The journey from childhood to adolescence can be a chaotic experience for both the parent and child, due to range of physical and emotional changes occurring throughout this period. The transition from primary to high school transpires shifting values, including increased importance of social relationships and a desire for greater independence. For some children, difficulty adjusting can result in increased anxiety.
The symptoms of anxiety are likened to the flight/fight response, a normal and healthy response designed to prepare ourselves for danger. In response to a trigger, physiological changes occur, such as trembling, heart racing, perspiration, ‘butterflies’ in the stomach and our minds may become focused upon the trigger. In the short term, these changes are designed to help us tackle the anticipated situation, however, when symptoms of anxiety begin to interfere with the ability to live a normal life it can be highly debilitating.

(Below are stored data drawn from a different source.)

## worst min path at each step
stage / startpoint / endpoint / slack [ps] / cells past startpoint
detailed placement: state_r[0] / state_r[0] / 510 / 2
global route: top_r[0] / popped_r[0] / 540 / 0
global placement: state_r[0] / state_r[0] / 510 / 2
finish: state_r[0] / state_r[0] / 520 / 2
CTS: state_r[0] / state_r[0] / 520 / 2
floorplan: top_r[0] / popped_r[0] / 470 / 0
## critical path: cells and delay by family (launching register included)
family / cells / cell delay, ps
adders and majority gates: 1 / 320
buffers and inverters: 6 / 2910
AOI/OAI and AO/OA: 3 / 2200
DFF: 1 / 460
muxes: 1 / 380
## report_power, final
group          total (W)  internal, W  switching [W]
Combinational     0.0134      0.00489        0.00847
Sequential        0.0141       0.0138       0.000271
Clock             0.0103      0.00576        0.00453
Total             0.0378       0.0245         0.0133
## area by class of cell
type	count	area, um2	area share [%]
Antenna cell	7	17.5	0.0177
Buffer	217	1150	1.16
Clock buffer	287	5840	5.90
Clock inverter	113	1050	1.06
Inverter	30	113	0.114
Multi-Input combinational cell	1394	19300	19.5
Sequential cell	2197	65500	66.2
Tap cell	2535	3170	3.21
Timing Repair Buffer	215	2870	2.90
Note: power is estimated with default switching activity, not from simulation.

These symptoms may be situation specific, such anxiety prior to giving class presentation, or may be general anxiety, which refers to consistent worry surrounding a number of triggers. Due to the increased importance of peer relationships, adolescents often develop anxiety surrounding a fear of negative evaluation in social situations. Socially anxious individuals may hesitate to speak in class, avoid social activities and in severe cases may experience school refusal. Disconnecting from learning and peers in this critical period can have a significant impact upon self esteem, creating a vulnerability to future depressive episodes.
How you can support your anxious child
- Talk to your child about their fears and anxiety. Try to understand why your child is anxious and be empathic to their situation.
- Encourage your child to use relaxation exercises to calm themselves when they are feeling anxious. Controlled breathing exercises involve repeating slow deep breaths until anxiety reduces. Progressive muscle relaxation involves a sequence of tensing and relaxing exercises, progressing from the muscles in the feet upwards to the muscles in the face. Progressive muscle relaxation can assist with releasing muscle tension associated with anxiety.
- If you are concerned about your child’s anxiety then seeking professional help may be beneficial. Cognitive behavioural therapy has evidenced base success for treating anxiety. It involves examining the thought patterns associated with increased anxiety, and establishing more helpful thinking styles.